• The input:
-----

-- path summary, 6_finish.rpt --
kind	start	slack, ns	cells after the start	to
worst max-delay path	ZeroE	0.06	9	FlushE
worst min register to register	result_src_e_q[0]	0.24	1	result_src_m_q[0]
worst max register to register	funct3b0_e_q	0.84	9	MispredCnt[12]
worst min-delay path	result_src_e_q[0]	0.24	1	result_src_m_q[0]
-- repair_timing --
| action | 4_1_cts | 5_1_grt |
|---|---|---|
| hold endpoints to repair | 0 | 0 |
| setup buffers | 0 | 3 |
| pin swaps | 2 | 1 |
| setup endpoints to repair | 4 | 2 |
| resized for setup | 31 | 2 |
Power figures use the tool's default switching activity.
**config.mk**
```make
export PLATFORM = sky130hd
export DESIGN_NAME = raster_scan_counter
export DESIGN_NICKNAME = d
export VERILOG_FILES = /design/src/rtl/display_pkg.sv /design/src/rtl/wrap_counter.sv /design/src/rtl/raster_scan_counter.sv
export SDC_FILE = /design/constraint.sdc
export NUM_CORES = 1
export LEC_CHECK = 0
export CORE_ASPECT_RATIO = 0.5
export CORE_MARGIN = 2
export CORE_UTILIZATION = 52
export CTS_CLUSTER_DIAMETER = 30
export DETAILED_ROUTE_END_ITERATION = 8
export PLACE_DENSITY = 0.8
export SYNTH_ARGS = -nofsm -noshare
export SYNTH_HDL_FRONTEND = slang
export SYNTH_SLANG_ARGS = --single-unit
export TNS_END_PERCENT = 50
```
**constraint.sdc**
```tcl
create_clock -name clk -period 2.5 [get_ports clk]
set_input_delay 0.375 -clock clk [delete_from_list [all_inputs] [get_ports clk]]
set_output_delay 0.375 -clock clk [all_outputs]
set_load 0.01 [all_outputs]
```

-----

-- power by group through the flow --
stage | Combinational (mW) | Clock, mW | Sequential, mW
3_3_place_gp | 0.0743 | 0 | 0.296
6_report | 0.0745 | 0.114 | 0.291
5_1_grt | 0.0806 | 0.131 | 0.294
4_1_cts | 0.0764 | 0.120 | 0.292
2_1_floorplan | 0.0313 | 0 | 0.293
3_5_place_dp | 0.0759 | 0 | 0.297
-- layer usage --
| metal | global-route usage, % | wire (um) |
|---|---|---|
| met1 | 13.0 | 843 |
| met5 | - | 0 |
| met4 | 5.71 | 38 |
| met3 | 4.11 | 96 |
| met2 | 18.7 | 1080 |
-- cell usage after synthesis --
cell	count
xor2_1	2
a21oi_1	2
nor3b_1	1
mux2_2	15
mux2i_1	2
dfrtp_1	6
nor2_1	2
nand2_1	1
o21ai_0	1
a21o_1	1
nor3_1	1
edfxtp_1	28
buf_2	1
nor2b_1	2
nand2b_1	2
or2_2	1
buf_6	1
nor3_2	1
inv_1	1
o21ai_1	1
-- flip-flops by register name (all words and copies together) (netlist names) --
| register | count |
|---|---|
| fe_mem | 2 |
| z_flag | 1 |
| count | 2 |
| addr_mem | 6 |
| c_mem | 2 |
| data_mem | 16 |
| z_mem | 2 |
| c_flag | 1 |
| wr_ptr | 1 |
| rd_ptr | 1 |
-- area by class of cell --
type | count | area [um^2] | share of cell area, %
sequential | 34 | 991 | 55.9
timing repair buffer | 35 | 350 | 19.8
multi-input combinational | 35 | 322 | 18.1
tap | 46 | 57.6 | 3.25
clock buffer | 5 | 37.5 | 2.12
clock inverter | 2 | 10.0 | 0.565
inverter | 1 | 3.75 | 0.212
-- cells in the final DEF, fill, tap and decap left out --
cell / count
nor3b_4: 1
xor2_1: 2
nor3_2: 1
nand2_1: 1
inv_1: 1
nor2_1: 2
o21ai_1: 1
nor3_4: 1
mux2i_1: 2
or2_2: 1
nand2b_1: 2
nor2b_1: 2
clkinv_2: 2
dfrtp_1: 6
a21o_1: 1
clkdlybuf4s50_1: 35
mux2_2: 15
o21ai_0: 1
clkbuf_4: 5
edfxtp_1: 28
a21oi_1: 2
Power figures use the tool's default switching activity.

-----

• Task goal: Taking the entries above, write out exactly each line from the one holding "-- path summary, 6_finish.rpt" to the one holding "setup | 31 | 2 |", both included, and stop there.

• Reply to the exercise:
-- path summary, 6_finish.rpt --
kind	start	slack, ns	cells after the start	to
worst max-delay path	ZeroE	0.06	9	FlushE
worst min register to register	result_src_e_q[0]	0.24	1	result_src_m_q[0]
worst max register to register	funct3b0_e_q	0.84	9	MispredCnt[12]
worst min-delay path	result_src_e_q[0]	0.24	1	result_src_m_q[0]
-- repair_timing --
| action | 4_1_cts | 5_1_grt |
|---|---|---|
| hold endpoints to repair | 0 | 0 |
| setup buffers | 0 | 3 |
| pin swaps | 2 | 1 |
| setup endpoints to repair | 4 | 2 |
| resized for setup | 31 | 2 |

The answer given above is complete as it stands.